-- Supplied records --
►
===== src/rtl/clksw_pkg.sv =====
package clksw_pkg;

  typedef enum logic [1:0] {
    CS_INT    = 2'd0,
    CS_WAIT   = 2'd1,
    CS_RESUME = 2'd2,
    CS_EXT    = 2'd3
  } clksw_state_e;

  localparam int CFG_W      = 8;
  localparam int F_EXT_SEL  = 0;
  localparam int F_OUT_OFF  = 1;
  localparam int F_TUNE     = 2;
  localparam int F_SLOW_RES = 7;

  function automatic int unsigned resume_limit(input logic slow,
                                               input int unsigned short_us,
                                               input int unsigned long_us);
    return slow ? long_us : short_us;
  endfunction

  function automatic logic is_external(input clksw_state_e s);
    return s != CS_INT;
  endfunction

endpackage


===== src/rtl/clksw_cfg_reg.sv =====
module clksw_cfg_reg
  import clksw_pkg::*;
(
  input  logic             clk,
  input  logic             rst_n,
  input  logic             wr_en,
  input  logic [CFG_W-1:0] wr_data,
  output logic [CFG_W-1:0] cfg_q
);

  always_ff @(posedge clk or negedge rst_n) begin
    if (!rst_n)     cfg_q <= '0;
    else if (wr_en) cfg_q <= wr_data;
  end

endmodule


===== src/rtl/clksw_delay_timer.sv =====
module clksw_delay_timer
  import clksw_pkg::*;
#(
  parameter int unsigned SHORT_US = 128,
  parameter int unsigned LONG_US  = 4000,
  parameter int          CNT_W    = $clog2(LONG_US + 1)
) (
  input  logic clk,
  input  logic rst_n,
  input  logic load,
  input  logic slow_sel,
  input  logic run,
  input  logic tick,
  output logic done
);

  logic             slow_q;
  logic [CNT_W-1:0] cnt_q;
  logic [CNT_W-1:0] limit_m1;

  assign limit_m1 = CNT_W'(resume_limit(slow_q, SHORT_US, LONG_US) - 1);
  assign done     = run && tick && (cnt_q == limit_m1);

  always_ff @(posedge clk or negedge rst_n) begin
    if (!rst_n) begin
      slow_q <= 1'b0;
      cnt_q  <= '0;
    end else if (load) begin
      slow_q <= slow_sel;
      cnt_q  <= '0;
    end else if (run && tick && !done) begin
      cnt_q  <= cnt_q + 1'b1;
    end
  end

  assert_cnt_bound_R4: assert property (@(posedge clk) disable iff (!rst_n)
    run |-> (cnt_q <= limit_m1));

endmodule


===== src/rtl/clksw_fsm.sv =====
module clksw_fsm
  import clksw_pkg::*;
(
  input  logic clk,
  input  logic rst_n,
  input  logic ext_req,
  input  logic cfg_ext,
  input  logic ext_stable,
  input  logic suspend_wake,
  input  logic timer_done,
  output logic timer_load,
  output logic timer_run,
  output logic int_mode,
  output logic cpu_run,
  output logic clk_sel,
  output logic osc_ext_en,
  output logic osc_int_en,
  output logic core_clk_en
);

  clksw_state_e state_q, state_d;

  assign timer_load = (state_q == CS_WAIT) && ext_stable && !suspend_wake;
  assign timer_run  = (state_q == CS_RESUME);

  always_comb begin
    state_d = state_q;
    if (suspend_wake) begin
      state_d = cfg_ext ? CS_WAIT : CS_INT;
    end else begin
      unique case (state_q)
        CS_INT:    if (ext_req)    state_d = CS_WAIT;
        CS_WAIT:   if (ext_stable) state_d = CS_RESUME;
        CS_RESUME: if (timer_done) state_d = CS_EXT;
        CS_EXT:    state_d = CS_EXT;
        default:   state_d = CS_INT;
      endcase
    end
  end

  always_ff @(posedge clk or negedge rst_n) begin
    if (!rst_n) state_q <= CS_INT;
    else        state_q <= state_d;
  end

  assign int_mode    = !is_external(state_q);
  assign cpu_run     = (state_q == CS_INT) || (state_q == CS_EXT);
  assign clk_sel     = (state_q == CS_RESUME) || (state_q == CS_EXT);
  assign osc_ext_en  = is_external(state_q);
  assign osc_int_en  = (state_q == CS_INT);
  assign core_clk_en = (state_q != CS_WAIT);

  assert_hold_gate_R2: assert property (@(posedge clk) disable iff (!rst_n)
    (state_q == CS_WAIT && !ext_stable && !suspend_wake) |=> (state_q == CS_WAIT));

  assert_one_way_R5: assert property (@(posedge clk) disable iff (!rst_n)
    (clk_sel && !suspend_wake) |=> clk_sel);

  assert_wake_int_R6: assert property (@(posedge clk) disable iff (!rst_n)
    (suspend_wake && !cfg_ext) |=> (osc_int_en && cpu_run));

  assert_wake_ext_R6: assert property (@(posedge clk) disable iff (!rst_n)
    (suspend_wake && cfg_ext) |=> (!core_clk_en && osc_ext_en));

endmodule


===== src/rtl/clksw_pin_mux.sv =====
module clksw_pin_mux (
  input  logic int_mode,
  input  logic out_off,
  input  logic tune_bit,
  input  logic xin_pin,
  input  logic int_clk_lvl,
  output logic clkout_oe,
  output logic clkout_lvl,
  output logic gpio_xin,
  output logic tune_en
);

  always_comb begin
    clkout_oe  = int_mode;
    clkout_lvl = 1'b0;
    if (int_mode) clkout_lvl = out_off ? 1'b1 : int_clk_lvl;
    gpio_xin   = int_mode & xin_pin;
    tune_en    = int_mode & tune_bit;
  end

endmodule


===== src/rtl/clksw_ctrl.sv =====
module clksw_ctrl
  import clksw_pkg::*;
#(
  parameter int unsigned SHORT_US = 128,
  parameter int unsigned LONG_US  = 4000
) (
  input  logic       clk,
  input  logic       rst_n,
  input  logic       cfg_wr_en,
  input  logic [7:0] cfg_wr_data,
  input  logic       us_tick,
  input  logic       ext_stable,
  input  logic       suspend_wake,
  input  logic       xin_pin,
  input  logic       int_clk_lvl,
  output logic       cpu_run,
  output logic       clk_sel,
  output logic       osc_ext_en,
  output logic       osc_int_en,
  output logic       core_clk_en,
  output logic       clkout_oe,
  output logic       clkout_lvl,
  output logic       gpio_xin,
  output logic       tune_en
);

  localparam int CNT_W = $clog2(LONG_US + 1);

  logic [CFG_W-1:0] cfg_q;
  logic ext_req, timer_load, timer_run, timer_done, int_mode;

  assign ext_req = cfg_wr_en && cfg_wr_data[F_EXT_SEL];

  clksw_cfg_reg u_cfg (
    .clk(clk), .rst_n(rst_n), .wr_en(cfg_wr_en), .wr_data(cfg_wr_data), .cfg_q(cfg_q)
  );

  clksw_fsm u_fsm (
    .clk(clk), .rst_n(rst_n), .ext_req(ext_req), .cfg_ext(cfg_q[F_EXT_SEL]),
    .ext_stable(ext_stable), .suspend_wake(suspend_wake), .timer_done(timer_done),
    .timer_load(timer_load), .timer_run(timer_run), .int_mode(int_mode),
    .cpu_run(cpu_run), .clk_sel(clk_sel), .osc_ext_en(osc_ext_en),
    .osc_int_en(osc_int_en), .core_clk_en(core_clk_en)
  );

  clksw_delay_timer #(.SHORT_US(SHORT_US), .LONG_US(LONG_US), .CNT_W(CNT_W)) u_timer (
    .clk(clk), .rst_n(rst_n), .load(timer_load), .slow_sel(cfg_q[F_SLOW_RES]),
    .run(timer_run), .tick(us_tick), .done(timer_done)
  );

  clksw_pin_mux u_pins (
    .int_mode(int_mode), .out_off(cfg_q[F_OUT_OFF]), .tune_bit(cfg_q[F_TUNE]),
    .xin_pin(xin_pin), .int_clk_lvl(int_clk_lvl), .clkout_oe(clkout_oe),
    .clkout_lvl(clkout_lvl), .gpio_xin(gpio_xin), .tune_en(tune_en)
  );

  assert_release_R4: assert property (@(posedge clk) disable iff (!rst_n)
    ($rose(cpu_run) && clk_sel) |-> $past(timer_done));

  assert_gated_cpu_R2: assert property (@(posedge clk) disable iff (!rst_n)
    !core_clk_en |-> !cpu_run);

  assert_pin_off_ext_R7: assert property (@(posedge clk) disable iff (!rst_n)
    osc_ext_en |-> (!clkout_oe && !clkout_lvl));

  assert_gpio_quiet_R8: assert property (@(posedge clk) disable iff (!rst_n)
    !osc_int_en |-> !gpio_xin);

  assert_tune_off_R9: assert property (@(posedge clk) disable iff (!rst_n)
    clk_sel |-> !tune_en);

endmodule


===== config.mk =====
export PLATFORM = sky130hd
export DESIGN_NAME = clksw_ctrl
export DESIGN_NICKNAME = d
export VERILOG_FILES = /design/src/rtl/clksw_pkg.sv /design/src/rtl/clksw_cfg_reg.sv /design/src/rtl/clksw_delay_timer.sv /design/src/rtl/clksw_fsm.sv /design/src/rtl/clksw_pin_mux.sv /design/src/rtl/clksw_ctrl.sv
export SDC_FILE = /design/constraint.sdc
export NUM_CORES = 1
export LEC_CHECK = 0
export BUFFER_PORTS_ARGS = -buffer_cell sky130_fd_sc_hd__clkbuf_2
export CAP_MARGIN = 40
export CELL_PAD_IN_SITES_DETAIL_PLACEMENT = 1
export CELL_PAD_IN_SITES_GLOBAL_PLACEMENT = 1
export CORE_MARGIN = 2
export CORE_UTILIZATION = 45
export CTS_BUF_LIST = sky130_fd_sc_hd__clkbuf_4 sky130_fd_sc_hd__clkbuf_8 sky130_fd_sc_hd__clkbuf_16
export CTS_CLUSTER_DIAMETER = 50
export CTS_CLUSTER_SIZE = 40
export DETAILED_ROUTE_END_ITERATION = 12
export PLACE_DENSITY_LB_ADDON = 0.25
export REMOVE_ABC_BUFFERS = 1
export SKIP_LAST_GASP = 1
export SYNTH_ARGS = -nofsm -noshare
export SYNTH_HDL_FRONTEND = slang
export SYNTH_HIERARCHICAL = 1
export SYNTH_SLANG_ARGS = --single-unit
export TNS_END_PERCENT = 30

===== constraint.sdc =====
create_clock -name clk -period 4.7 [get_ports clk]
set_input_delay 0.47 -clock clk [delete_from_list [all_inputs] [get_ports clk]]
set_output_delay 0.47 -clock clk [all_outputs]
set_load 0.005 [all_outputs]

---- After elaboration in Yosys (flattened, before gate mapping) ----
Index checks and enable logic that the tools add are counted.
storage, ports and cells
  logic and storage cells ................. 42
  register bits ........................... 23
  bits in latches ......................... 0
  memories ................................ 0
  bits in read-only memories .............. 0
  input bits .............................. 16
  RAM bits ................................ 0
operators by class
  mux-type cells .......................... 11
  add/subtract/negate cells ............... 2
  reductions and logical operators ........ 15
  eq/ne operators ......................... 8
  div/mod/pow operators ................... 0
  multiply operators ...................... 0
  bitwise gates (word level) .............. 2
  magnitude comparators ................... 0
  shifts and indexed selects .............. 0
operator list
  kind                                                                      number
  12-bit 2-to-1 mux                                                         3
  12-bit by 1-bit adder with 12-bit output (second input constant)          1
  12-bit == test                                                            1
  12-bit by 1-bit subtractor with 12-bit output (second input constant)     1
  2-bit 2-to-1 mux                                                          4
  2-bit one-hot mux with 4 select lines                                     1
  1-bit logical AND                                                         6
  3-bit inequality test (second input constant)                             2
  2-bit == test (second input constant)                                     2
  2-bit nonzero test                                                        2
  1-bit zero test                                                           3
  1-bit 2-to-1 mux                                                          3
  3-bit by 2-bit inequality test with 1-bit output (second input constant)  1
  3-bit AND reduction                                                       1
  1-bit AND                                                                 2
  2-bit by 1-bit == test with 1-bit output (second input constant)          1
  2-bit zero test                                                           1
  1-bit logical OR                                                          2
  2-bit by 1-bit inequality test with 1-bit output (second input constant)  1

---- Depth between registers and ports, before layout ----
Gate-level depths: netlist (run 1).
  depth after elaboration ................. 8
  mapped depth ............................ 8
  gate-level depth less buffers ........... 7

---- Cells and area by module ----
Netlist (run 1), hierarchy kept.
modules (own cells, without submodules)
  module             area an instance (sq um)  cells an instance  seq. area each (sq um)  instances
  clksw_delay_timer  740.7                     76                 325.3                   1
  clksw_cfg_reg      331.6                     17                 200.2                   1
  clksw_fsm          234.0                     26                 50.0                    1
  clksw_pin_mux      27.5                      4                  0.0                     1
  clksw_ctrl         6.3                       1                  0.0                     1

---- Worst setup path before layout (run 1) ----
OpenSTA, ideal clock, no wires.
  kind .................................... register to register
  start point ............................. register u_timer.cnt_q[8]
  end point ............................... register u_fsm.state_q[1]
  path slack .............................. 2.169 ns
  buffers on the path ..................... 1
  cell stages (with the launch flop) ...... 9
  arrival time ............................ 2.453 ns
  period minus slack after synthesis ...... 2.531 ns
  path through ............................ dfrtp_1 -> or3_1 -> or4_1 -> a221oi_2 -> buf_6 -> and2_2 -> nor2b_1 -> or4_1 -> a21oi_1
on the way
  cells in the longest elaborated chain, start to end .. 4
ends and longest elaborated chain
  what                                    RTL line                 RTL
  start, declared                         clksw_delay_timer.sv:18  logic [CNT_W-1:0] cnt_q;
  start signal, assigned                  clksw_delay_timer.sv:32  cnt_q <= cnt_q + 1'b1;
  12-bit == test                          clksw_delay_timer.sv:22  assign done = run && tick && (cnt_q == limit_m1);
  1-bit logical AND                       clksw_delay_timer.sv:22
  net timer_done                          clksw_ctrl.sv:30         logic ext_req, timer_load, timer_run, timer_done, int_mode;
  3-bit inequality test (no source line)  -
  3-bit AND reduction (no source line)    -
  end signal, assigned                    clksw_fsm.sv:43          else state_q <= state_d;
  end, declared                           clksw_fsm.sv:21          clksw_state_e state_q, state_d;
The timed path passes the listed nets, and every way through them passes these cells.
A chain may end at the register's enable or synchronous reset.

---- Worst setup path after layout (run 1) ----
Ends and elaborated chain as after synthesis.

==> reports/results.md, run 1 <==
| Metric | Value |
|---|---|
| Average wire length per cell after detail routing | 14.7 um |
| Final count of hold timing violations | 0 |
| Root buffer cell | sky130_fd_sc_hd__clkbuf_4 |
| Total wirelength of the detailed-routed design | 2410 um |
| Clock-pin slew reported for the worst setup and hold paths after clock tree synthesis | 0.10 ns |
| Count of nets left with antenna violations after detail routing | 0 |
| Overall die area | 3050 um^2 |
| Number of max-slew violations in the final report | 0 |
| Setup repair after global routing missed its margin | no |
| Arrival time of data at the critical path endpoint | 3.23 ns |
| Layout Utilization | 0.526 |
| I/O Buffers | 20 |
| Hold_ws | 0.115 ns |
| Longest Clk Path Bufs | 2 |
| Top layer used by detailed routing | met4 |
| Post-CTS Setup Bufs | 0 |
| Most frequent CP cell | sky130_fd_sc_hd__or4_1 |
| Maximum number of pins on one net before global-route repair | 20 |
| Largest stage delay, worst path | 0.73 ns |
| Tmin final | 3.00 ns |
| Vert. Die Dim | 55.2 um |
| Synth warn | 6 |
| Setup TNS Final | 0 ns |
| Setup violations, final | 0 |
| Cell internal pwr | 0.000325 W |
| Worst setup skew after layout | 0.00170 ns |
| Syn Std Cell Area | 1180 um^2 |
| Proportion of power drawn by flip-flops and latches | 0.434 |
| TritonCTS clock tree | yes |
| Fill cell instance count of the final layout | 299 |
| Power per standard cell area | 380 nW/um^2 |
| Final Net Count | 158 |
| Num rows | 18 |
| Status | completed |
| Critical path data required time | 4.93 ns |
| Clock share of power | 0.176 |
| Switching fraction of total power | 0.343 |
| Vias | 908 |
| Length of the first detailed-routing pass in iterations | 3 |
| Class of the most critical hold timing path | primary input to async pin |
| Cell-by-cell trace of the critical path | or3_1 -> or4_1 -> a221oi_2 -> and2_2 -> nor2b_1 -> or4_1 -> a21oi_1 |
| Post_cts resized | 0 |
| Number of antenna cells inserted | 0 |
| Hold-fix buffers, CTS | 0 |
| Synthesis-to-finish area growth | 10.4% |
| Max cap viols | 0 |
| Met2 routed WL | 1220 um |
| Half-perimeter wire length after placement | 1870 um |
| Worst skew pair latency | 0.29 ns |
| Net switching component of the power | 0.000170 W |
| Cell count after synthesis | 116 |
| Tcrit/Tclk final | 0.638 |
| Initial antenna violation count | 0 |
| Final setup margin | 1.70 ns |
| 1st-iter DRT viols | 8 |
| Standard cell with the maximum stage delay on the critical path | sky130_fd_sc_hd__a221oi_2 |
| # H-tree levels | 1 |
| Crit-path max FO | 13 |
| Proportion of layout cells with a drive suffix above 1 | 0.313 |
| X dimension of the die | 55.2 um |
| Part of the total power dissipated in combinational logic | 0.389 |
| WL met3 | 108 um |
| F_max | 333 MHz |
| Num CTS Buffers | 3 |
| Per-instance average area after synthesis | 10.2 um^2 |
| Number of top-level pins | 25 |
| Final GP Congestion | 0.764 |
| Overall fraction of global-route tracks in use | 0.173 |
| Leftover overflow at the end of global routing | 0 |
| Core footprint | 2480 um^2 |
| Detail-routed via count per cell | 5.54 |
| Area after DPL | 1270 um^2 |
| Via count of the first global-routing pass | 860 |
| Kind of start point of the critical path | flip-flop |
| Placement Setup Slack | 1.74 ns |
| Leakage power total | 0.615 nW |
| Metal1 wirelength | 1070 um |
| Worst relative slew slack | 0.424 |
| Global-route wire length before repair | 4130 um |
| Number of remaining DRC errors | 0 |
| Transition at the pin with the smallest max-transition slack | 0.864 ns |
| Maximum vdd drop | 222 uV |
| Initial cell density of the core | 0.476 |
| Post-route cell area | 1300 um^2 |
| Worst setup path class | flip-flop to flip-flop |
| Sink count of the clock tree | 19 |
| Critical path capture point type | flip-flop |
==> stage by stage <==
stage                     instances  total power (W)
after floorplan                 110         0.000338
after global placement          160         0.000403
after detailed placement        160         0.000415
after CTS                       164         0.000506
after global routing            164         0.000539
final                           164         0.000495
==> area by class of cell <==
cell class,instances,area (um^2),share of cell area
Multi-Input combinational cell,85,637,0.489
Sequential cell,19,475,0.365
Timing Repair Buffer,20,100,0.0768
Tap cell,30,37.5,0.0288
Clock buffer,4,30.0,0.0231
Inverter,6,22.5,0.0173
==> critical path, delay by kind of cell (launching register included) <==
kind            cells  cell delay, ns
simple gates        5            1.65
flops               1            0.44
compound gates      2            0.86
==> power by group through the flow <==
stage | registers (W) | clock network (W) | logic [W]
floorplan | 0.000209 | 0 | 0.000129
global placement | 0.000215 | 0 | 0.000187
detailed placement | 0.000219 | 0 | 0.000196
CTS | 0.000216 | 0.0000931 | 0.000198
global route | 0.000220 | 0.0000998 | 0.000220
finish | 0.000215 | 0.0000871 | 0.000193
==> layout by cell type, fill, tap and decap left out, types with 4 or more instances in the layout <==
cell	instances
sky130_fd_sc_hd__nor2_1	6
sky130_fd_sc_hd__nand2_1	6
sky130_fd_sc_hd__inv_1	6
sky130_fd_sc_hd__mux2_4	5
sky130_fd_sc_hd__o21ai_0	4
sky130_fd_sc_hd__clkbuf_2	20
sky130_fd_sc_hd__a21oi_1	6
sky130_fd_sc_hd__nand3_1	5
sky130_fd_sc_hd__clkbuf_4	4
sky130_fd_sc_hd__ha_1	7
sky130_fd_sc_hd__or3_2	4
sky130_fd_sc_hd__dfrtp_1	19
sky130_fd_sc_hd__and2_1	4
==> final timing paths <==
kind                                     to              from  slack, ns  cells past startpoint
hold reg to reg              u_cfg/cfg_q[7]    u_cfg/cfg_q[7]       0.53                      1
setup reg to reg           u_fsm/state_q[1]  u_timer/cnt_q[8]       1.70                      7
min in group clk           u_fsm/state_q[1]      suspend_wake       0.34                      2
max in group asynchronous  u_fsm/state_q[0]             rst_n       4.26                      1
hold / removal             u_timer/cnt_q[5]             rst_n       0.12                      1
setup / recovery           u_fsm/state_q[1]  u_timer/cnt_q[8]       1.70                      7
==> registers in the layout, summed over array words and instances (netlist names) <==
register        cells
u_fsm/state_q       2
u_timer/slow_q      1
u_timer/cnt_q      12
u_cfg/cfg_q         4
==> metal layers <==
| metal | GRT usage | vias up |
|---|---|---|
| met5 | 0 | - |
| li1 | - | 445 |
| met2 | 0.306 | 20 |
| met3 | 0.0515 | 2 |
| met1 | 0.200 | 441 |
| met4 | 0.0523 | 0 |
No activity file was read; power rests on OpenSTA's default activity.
◄
-- Try it --
Show every line from the listing that contains "else".

-- Response box --
    else if (wr_en) cfg_q <= wr_data;
    end else if (load) begin
    end else if (run && tick && !done) begin
    end else begin
    else        state_q <= state_d;
  end signal, assigned                    clksw_fsm.sv:43          else state_q <= state_d;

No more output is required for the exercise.